Oventic is one of five “autonomous municipalities” run by the Zapatistas. An unarmed zone, it is a rural compound that includes seven dirt-floor dorms, a community store, a health clinic, an assembly hall, a kitchen, a church, an outdoor stage and arena area, a full-size basketball court (the Mayan sport of preference), storage buildings, a complex of classrooms, a cafeteria, animal grazing areas, and stock pens for rabbits and chickens. The area is surrounded by cornfields tended by Mayan farmers.

WE GET TO WORK

We spent our first week doing repairs – fixing showers, replacing rotted wood boards, painting revolutionary murals, and doing groundwork for the foundation to the new school library that we would be building. The second week, construction began. For three days we dug ditches, each morning bailing out the ditch because of torrential rainstorms during the night. It was during this phase that the Zapatista construction team arrived, consisting of about 50 young men from surrounding communities. The last two days, we laid the cement for the foundation and began putting in the metal-rod bracing for the library’s cement walls.

The junior high school in Oventic will be a boarding school, which is logical in Mexico given the distances that villagers must travel to school. An estimated 250 students and staff will ultimately live at the school. The Zapatistas have a wonderful flair for symbolism, and the new school is scheduled to open January 1, in the new millennium. (A “Y2K Zapatista” caravan is being organized from Dec. 28 to January 5 to take part in celebrating the school’s opening; those interested should contact Schools For Chiapas; see resources page 16.)

While our delegation focused on construction, there was also time for cultural exchange. We often spent late afternoons playing basketball with the Zapatista teachers-in-training at Oventic or with workers from surrounding villages. Evenings were filled up with planning meetings and informal political discussions that often included “peace campers” at Oventic (sponsored by international human rights organizations) and members of the Zapatista movement.

During my two weeks, it was clear that the Zapatistas were not dependent on the delegation’s labor to help build the new school. But the Zapatistas are acutely aware of the importance of international solidarity and education. They are particularly concerned about educating the U.S. public, given that US political and economic interests significantly influence the Mexican government’s policies.

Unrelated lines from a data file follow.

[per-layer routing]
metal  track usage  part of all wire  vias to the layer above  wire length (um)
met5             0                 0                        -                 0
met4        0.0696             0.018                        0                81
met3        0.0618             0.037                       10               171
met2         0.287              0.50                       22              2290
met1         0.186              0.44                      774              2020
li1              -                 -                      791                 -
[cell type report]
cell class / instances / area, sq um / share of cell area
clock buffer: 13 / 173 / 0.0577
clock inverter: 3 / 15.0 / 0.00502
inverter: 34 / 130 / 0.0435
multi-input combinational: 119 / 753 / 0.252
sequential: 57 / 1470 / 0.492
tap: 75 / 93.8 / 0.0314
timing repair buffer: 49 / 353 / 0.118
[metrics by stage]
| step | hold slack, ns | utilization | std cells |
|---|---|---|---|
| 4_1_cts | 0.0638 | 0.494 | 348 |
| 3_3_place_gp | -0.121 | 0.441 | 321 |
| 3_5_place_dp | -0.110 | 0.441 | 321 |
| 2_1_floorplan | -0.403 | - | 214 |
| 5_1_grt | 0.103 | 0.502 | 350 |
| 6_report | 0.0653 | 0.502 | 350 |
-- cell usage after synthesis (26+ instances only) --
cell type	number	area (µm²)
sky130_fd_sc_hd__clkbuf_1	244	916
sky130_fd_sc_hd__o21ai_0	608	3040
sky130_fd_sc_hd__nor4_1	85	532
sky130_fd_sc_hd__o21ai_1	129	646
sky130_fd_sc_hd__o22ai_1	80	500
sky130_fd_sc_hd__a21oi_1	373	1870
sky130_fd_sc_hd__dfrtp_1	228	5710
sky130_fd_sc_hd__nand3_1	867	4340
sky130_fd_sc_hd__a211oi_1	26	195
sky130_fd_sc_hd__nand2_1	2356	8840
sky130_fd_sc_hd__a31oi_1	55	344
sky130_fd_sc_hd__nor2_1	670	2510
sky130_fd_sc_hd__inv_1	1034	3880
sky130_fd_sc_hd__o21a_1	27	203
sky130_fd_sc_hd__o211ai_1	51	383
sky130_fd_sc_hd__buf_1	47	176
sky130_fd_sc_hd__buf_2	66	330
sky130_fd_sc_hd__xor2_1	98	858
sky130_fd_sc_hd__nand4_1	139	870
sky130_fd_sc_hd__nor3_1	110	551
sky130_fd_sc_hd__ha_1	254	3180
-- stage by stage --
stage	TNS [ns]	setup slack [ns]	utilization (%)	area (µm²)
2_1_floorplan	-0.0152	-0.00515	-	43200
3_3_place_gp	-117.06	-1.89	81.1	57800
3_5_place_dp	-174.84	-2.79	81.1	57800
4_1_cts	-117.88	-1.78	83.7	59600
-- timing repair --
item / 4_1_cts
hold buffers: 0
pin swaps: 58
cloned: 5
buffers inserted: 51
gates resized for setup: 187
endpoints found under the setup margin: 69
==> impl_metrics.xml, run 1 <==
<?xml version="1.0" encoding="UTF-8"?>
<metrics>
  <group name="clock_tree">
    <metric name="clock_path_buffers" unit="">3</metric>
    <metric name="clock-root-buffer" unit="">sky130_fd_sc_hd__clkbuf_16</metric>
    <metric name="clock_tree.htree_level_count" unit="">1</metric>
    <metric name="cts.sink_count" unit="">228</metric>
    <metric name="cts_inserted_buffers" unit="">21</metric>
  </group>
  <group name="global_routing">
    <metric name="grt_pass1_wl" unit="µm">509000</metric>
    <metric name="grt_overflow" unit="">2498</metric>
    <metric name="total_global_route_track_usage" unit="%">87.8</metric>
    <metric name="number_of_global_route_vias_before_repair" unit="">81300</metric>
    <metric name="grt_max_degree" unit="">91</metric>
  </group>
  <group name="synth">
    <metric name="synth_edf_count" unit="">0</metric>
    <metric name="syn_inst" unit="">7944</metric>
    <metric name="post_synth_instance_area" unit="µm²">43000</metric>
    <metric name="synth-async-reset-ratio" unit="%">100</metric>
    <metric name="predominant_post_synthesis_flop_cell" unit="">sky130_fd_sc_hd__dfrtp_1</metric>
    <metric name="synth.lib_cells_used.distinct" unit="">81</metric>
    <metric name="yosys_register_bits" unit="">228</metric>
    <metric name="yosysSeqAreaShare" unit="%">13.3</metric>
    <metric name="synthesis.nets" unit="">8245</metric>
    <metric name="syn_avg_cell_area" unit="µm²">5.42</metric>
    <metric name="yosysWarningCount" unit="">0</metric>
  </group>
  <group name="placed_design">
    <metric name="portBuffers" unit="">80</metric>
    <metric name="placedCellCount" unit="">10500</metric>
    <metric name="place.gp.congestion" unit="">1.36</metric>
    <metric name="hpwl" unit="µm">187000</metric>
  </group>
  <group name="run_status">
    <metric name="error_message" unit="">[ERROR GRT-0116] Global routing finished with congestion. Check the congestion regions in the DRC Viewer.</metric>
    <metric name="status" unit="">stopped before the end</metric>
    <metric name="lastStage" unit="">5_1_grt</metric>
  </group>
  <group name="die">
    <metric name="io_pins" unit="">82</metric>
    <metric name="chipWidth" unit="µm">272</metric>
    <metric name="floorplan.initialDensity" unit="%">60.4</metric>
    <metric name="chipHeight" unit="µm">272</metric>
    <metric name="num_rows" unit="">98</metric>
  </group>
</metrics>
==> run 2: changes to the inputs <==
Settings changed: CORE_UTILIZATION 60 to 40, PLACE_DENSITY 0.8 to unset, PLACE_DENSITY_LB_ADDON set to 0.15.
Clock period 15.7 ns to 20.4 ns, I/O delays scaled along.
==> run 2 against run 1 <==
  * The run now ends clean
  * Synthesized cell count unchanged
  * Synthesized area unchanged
## src/flash_status_pkg.sv

```systemverilog
// Constants and types shared by the flash status register block
package flash_status_pkg;
  // Bit positions inside the status byte
  localparam int unsigned BIT_READY = 7;
  localparam int unsigned BIT_ERASE_SUSP = 6;
  localparam int unsigned BIT_ERASE_ERR = 5;
  localparam int unsigned BIT_PROG_ERR = 4;
  localparam int unsigned BIT_SUPPLY_ERR = 3;
  localparam int unsigned BIT_PROG_SUSP = 2;
  localparam int unsigned BIT_PROTECT_ERR = 1;
  localparam int unsigned BIT_BANK_WRITE = 0;
  localparam int unsigned STATUS_W = 8;
  localparam int unsigned DATA_W = 16;
  localparam int unsigned BANK_W = 4;
  // Status after reset: controller ready, every other flag low
  localparam logic [7:0] STATUS_RESET = 8'h80;
  // Value of an erased word checked by blank check
  localparam logic [15:0] ERASED_WORD = 16'hFFFF;
  // Upper data lanes during a status read
  localparam logic [7:0] STATUS_UPPER = 8'h00;
  localparam logic [15:0] DATA_RESET = 16'h0000;

  // Controller states, one-hot
  typedef enum logic [3:0] {
    ST_IDLE = 4'b0001,
    ST_BUSY = 4'b0010,
    ST_SUSP_PEND = 4'b0100,
    ST_SUSPENDED = 4'b1000
  } ctrl_state_t;
endpackage

```

## src/flash_status_register.sv

```systemverilog
// Status register and program/erase sequencing of a NOR flash bank array
// How it works
// - Ready flag low while controller active in any bank, high when idle.
// - After suspend, ready stays low until the engine reports it has paused.
// - Erase-suspended flag set when suspend halted an erase, awaiting resume.
// - Erase suspend may complete instead; host trusts flag only when ready.
// - Resume command clears the erase-suspended flag.
// - Erase still failing after maximum pulses sets erase-error flag.
// - Blank check finding any word other than all ones sets erase-error flag.
// - Erase-error sticky until clear or reset; new erase then appears to fail.
// - Program still failing after maximum pulses sets program-error flag.
// - Programming a one over a zero flags error only at high supply level.
// - Program-error sticky until clear or reset; new program appears to fail.
// - Supply validity sampled only at start of each program or erase.
// - Supply below lockout sets supply-error flag and refuses the operation.
// - Program-suspended flag set on paused program; may finish instead.
// - Resume command clears the program-suspended flag.
// - Program or erase on locked block sets protection-error and aborts.
// - Protection and supply errors sticky; new program or erase appears to fail.
// - While busy, bank flag low for addressed bank, high for another bank.
// - In buffered factory mode bank flag low when next word can be taken.
// - Status latched when read cycle starts, held until it ends.
// - During program or erase, reads return status unless read-array issued.
`timescale 1ns/1ns
`default_nettype none
module flash_status_register #(
  parameter int unsigned BANK_W = flash_status_pkg::BANK_W,
  parameter int unsigned DATA_W = flash_status_pkg::DATA_W
) (
  input wire logic clk,
  input wire logic reset_n,
  input wire logic cmd_program,
  input wire logic cmd_erase,
  input wire logic cmd_blank_check,
  input wire logic cmd_suspend,
  input wire logic cmd_resume,
  input wire logic cmd_clear_status,
  input wire logic cmd_read_array,
  input wire logic cmd_read_status,
  input wire logic [BANK_W-1:0] cmd_bank,
  input wire logic target_block_locked,
  input wire logic supply_above_lockout,
  input wire logic programming_supply_high_level,
  input wire logic engine_done,
  input wire logic engine_paused,
  input wire logic erase_fail_max,
  input wire logic program_fail_max,
  input wire logic program_overwrite_attempt,
  input wire logic blank_word_valid,
  input wire logic [DATA_W-1:0] blank_word,
  input wire logic buffered_factory_program_mode,
  input wire logic bfp_word_ready,
  input wire logic ce_n,
  input wire logic oe_n,
  input wire logic [BANK_W-1:0] bus_bank,
  input wire logic [DATA_W-1:0] array_data,
  output logic [DATA_W-1:0] dq_out,
  output logic dq_oe,
  output logic engine_start,
  output logic engine_is_erase,
  output logic engine_is_blank_check,
  output logic engine_suspend,
  output logic engine_resume,
  output logic [flash_status_pkg::STATUS_W-1:0] program_erase_status
);
  flash_status_pkg::ctrl_state_t state, next_state;
  logic op_erase, next_op_erase;
  logic op_blank, next_op_blank;
  logic [BANK_W-1:0] active_bank, next_active_bank;
  logic erase_suspended_flag, next_erase_suspended_flag;
  logic program_suspended_flag, next_program_suspended_flag;
  logic erase_error_flag, next_erase_error_flag;
  logic program_error_flag, next_program_error_flag;
  logic supply_error_flag, next_supply_error_flag;
  logic protection_error_flag, next_protection_error_flag;
  logic status_mode, next_status_mode;
  logic read_active_q, next_read_active_q;
  logic [DATA_W-1:0] read_word, next_read_word;
  logic next_engine_start, next_engine_suspend, next_engine_resume;
  logic controller_ready_flag, bank_write_flag;
  logic read_active, read_start, start_req, start_blocked;
  logic [flash_status_pkg::STATUS_W-1:0] status_now;

  // Live status vector
  always_comb
  begin
    controller_ready_flag = (state == flash_status_pkg::ST_IDLE) ||
      (state == flash_status_pkg::ST_SUSPENDED);
    if (controller_ready_flag)
      bank_write_flag = 1'b0;
    else if (buffered_factory_program_mode)
      bank_write_flag = ~bfp_word_ready;
    else
      bank_write_flag = (bus_bank != active_bank);
    status_now = '0;
    status_now[flash_status_pkg::BIT_READY] = controller_ready_flag;
    status_now[flash_status_pkg::BIT_ERASE_SUSP] = erase_suspended_flag;
    status_now[flash_status_pkg::BIT_ERASE_ERR] = erase_error_flag;
    status_now[flash_status_pkg::BIT_PROG_ERR] = program_error_flag;
    status_now[flash_status_pkg::BIT_SUPPLY_ERR] = supply_error_flag;
    status_now[flash_status_pkg::BIT_PROG_SUSP] = program_suspended_flag;
    status_now[flash_status_pkg::BIT_PROTECT_ERR] = protection_error_flag;
    status_now[flash_status_pkg::BIT_BANK_WRITE] = bank_write_flag;
  end

  assign read_active = ~ce_n & ~oe_n;
  assign read_start = read_active & ~read_active_q;
  assign start_req = cmd_program | cmd_erase | cmd_blank_check;
  // A pending supply or protection error, or the matching program/erase error, makes a new command look failed rather than run
  assign start_blocked = supply_error_flag | protection_error_flag |
    (cmd_program ? program_error_flag : erase_error_flag);

  // Next-state logic: controller, flags and read path
  always_comb
  begin
    next_state = state;
    next_op_erase = op_erase;
    next_op_blank = op_blank;
    next_active_bank = active_bank;
    next_erase_suspended_flag = erase_suspended_flag;
    next_program_suspended_flag = program_suspended_flag;
    next_supply_error_flag = supply_error_flag & ~cmd_clear_status;
    next_protection_error_flag = protection_error_flag & ~cmd_clear_status;
    next_erase_error_flag = erase_error_flag & ~cmd_clear_status;
    next_program_error_flag = program_error_flag & ~cmd_clear_status;
    next_engine_start = 1'b0;
    next_engine_suspend = 1'b0;
    next_engine_resume = 1'b0;
    // Hardware sets win over a clear in the same cycle
    if (erase_fail_max)
      next_erase_error_flag = 1'b1;
    if (blank_word_valid && op_blank && blank_word != flash_status_pkg::ERASED_WORD)
      next_erase_error_flag = 1'b1;
    if (program_fail_max)
      next_program_error_flag = 1'b1;
    if (program_overwrite_attempt && programming_supply_high_level)
      next_program_error_flag = 1'b1;
    case (state)
      flash_status_pkg::ST_IDLE:
      begin
        if (start_req && !start_blocked)
        begin
          // Supply is looked at here only, never during the operation
          if (!supply_above_lockout)
            next_supply_error_flag = 1'b1;
          else if (target_block_locked && !cmd_blank_check)
            next_protection_error_flag = 1'b1;
          else
          begin
            next_state = flash_status_pkg::ST_BUSY;
            next_op_erase = ~cmd_program;
            next_op_blank = cmd_blank_check;
            next_active_bank = cmd_bank;
            next_engine_start = 1'b1;
          end
        end
      end
      flash_status_pkg::ST_BUSY:
      begin
        if (engine_done)
          next_state = flash_status_pkg::ST_IDLE;
        else if (cmd_suspend)
        begin
          next_state = flash_status_pkg::ST_SUSP_PEND;
          next_engine_suspend = 1'b1;
        end
      end
      flash_status_pkg::ST_SUSP_PEND:
      begin
        // The engine may still finish rather than pause
        if (engine_done)
          next_state = flash_status_pkg::ST_IDLE;
        else if (engine_paused)
        begin
          next_state = flash_status_pkg::ST_SUSPENDED;
          if (op_erase)
            next_erase_suspended_flag = 1'b1;
          else
            next_program_suspended_flag = 1'b1;
        end
      end
      flash_status_pkg::ST_SUSPENDED:
      begin
        if (cmd_resume)
        begin
          next_state = flash_status_pkg::ST_BUSY;
          next_erase_suspended_flag = 1'b0;
          next_program_suspended_flag = 1'b0;
          next_engine_resume = 1'b1;
        end
      end
      default:
        next_state = flash_status_pkg::ST_IDLE;
    endcase
    if (cmd_read_array)
      next_status_mode = 1'b0;
    else if (start_req || cmd_read_status)
      next_status_mode = 1'b1;
    else
      next_status_mode = status_mode;
    next_read_active_q = read_active;
    next_read_word = read_word;
    // Snapshot at the start of the cycle so the value cannot tear mid-read
    if (read_start)
      next_read_word = status_mode ? {flash_status_pkg::STATUS_UPPER, status_now}
        : array_data;
  end

  always_ff @(posedge clk or negedge reset_n)
  begin
    if (!reset_n)
    begin
      state <= flash_status_pkg::ST_IDLE;
      op_erase <= 1'b0;
      op_blank <= 1'b0;
      active_bank <= '0;
      erase_suspended_flag <= 1'b0;
      program_suspended_flag <= 1'b0;
      erase_error_flag <= 1'b0;
      program_error_flag <= 1'b0;
      supply_error_flag <= 1'b0;
      protection_error_flag <= 1'b0;
      status_mode <= 1'b0;
      read_active_q <= 1'b0;
      read_word <= flash_status_pkg::DATA_RESET;
      engine_start <= 1'b0;
      engine_suspend <= 1'b0;
      engine_resume <= 1'b0;
    end
    else
    begin
      state <= next_state;
      op_erase <= next_op_erase;
      op_blank <= next_op_blank;
      active_bank <= next_active_bank;
      erase_suspended_flag <= next_erase_suspended_flag;
      program_suspended_flag <= next_program_suspended_flag;
      erase_error_flag <= next_erase_error_flag;
      program_error_flag <= next_program_error_flag;
      supply_error_flag <= next_supply_error_flag;
      protection_error_flag <= next_protection_error_flag;
      status_mode <= next_status_mode;
      read_active_q <= next_read_active_q;
      read_word <= next_read_word;
      engine_start <= next_engine_start;
      engine_suspend <= next_engine_suspend;
      engine_resume <= next_engine_resume;
    end
  end

  assign dq_out = read_word;
  assign dq_oe = read_active & read_active_q;
  assign engine_is_erase = op_erase;
  assign engine_is_blank_check = op_blank;
  assign program_erase_status = status_now;
endmodule // flash_status_register
`default_nettype wire

```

Since I’ve been back, my students, my coworkers, and my friends have all heard about my trip, and have been encouraged to go see for themselves what is happening in Chiapas. I hope, that in my own small way, I am helping others to better understand the struggles of the Mayan people, and the example provided by the Zapatistas for all who are seeking a better world.

Larry Miller taught high school in Milwaukee and is an editor of Rethinking Schools.